Sebelum seramai sekarang, pasar klitikan dikenal dengan sebutan pasar “maling”, sebutan itu muncul barangkali karena barang-barang yang dijajakan bekas dan dianggap separo nyolong (spanyol). Namun kini pasar tersebut tidak lagi hanya menjual barang bekas tetapi barang-barang baru pun sudah banyak dijual belikan ditempat itu. Meskipun demikian tidak mengurangi minat para pengunjung dikarenakan barang-barangnya lebih murah dibanding tempat lain.
Keberadaan pasar klitikan telah membuat sentra ekonomi yang secara langsung berdampak pada peningkatan pendapatan masyarakat. Sehingga apabila jenis pasar seperti ini mampu dikembangkan dan dibuat sebagai daya tarik wisata tentu akan berdampak pada peningkatan pendapatan yang besar bagi masyarakat dan pemerintah.
Namun, hingga saat ini tidak tahu apakah pemerintah kota sudah menangkap gejala aktivitas pasar semacam klitikan atau belum. Karena hal kecil semacam ini seharusnya sudah menjadi perhatian bagi pemerintah mengingat dampak yang timbul cukup memberi arti bagi
kehidupan.
Disamping itu fenomena penjaja barang bekas semacam pasar klitikan telah terbukti mampu memutar roda ekonomi. Namun keberadaan mereka yang menempati lokasi yang rawan penertiban harus mulai dipikirkan pemerintah agar supaya tidak menjadi persoalan besar dikemudian hari. Beberapa kasus tentang pedagang kaki seharusnya menjadi pelajaran. Bahwa mereka sebelumnya tidak ada larangan menempati ruang publik.
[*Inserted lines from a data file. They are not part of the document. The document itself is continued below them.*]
### src/hw/rtl/sfcs_pkg.sv
// ============================================================================
// sfcs_pkg
// Types, codes and the result expansion table for the flash command sequencer.
// ============================================================================
package sfcs_pkg;

    localparam int PAGE_BYTES_DEF  = 256;
    localparam int QUEUE_DEPTH_DEF = 4;

    // request ops
    localparam logic [2:0] OP_READ_ID    = 3'd0;
    localparam logic [2:0] OP_READ       = 3'd1;
    localparam logic [2:0] OP_PROGRAM    = 3'd2;
    localparam logic [2:0] OP_ERASE_SEC  = 3'd3;
    localparam logic [2:0] OP_ERASE_CHIP = 3'd4;
    localparam logic [2:0] OP_HOST_BYTE  = 3'd5;
    localparam logic [2:0] OP_RESPONSE   = 3'd6;

    // result actions
    localparam logic [2:0] ACT_SEND    = 3'd0;
    localparam logic [2:0] ACT_RELEASE = 3'd1;
    localparam logic [2:0] ACT_READ    = 3'd2;
    localparam logic [2:0] ACT_ID      = 3'd3;
    localparam logic [2:0] ACT_DONE    = 3'd4;
    localparam logic [2:0] ACT_ERROR   = 3'd5;

    // flash opcodes
    localparam logic [7:0] FL_RDID  = 8'h9F;
    localparam logic [7:0] FL_WREN  = 8'h06;
    localparam logic [7:0] FL_RDSR  = 8'h05;
    localparam logic [7:0] FL_SE    = 8'h20;
    localparam logic [7:0] FL_CE    = 8'hC7;
    localparam logic [7:0] FL_READ  = 8'h03;
    localparam logic [7:0] FL_PP    = 8'h02;
    localparam logic [7:0] FL_DUMMY = 8'hFF;

    localparam logic [2:0] SKIP_MAX = 3'd7;

    typedef enum logic [2:0] {
        PH_IDLE,
        PH_ID,
        PH_READ,
        PH_PDATA,
        PH_FLUSH,
        PH_POLL
    } phase_t;

    typedef enum logic [3:0] {
        CMD_ID,
        CMD_READ,
        CMD_ERROR,
        CMD_CHUNK,
        CMD_NEXT_CHUNK,
        CMD_ERASE_SEC,
        CMD_ERASE_CHIP,
        CMD_HOST,
        CMD_POLL_START,
        CMD_DONE,
        CMD_FINISH_ID,
        CMD_READ_BYTE,
        CMD_POLL_MORE
    } cmd_kind_t;

    typedef struct packed {
        cmd_kind_t   kind;
        logic        flag;
        logic [23:0] value;
    } cmd_t;

    typedef struct packed {
        logic [2:0]  op;
        logic [23:0] address;
        logic [15:0] byte_count;
        logic [7:0]  data_byte;
    } in_t;

    typedef struct packed {
        logic [2:0]  action;
        logic [23:0] value;
        logic        last;
    } out_t;

    // One result of a queued command, picked by step.
    function automatic out_t expand(input cmd_t c, input logic [2:0] step);
        out_t       r;
        logic [7:0] v8;
        logic [2:0] ps;
        r.action = ACT_SEND;
        r.value  = '0;
        r.last   = 1'b0;
        v8       = '0;
        ps       = (c.kind == CMD_NEXT_CHUNK) ? step - 3'd1 : step;
        unique case (c.kind)
            CMD_ID:
            begin
                v8     = (step == 3'd0) ? FL_RDID : FL_DUMMY;
                r.last = (step == 3'd3);
            end
            CMD_READ:
            begin
                unique case (step)
                    3'd0:    v8 = FL_READ;
                    3'd1:    v8 = c.value[23:16];
                    3'd2:    v8 = c.value[15:8];
                    3'd3:    v8 = c.value[7:0];
                    default: v8 = FL_DUMMY;
                endcase
                r.last = (step == (c.flag ? 3'd4 : 3'd3));
            end
            CMD_ERROR:
            begin
                r.action = ACT_ERROR;
                r.last   = 1'b1;
            end
            CMD_CHUNK, CMD_NEXT_CHUNK, CMD_ERASE_SEC:
            begin
                unique case (ps)
                    3'd0:    v8 = FL_WREN;
                    3'd1:    r.action = ACT_RELEASE;
                    3'd2:    v8 = (c.kind == CMD_ERASE_SEC) ? FL_SE : FL_PP;
                    3'd3:    v8 = c.value[23:16];
                    3'd4:    v8 = c.value[15:8];
                    3'd5:    v8 = c.value[7:0];
                    default: r.action = ACT_RELEASE;
                endcase
                if (c.kind == CMD_NEXT_CHUNK && step == 3'd0)
                begin
                    r.action = ACT_RELEASE;
                    v8       = '0;
                end
                r.last = (step == ((c.kind == CMD_CHUNK) ? 3'd5 : 3'd6));
            end
            CMD_ERASE_CHIP:
            begin
                unique case (step)
                    3'd0:    v8 = FL_WREN;
                    3'd2:    v8 = FL_CE;
                    default: r.action = ACT_RELEASE;
                endcase
                r.last = (step == 3'd3);
            end
            CMD_HOST:
            begin
                if (step == 3'd0)
                    v8 = c.value[7:0];
                else
                    r.action = ACT_RELEASE;
                r.last = (step == {2'b00, c.flag});
            end
            CMD_POLL_START:
            begin
                v8     = (step == 3'd0) ? FL_RDSR : FL_DUMMY;
                r.last = (step == 3'd1);
            end
            CMD_DONE:
            begin
                r.action = (step == 3'd0) ? ACT_RELEASE : ACT_DONE;
                r.last   = (step == 3'd1);
            end
            CMD_FINISH_ID:
            begin
                r.action = (step == 3'd0) ? ACT_RELEASE : ACT_ID;
                r.last   = (step == 3'd1);
            end
            CMD_READ_BYTE:
            begin
                if (step == 3'd0)
                begin
                    r.action = ACT_READ;
                    v8       = c.value[7:0];
                end
                else if (c.flag)
                    v8 = FL_DUMMY;
                else
                    r.action = (step == 3'd1) ? ACT_RELEASE : ACT_DONE;
                r.last = (step == (c.flag ? 3'd1 : 3'd2));
            end
            CMD_POLL_MORE:
            begin
                v8     = FL_DUMMY;
                r.last = 1'b1;
            end
            default:
            begin
                r.action = ACT_ERROR;
                r.last   = 1'b1;
            end
        endcase
        if (c.kind == CMD_FINISH_ID && step != 3'd0)
            r.value = c.value;
        else
            r.value = {16'h0000, v8};
        return r;
    endfunction

endpackage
Kita seringkali mendengar adanya penggusuran terhadap para pedagang kaki lima dengan dalih untuk penertiban. Namun yang sering kita lupakan adalah mengapa kaki lima dibiarkan muncul tetapi setelah itu kemudian digusur. Sehingga hal semacam ini sering dilihat sebagai langkah yang tidak mau tahu proses yang terjadi tetapi langsung kepada hasilnya. Padahal keteledoran dalam pembiaran terhadap persoalan yang seperti ini seringkali menjadi masalah sosial.
Beberapa kasus penggusuran bisa menjadi contoh misalnya, selokan mataram. Sebelum ada para pedagang kali lima, kawasan tersebut dulunya ditengarai merupakan kawasan yang menyeramkan, bahkan banyak begalnya. Namun setelah dibuka oleh para pedagang, kawasan tersebut menjadi ramai dan merupakan sentra ekonomi masyarakat. Akan tetapi dalih pembangunan dan dianggap mengganggu ketertiban akhirnya mereka digusur yang mengakibatkan kekecewaaan dan amarah para pedagang.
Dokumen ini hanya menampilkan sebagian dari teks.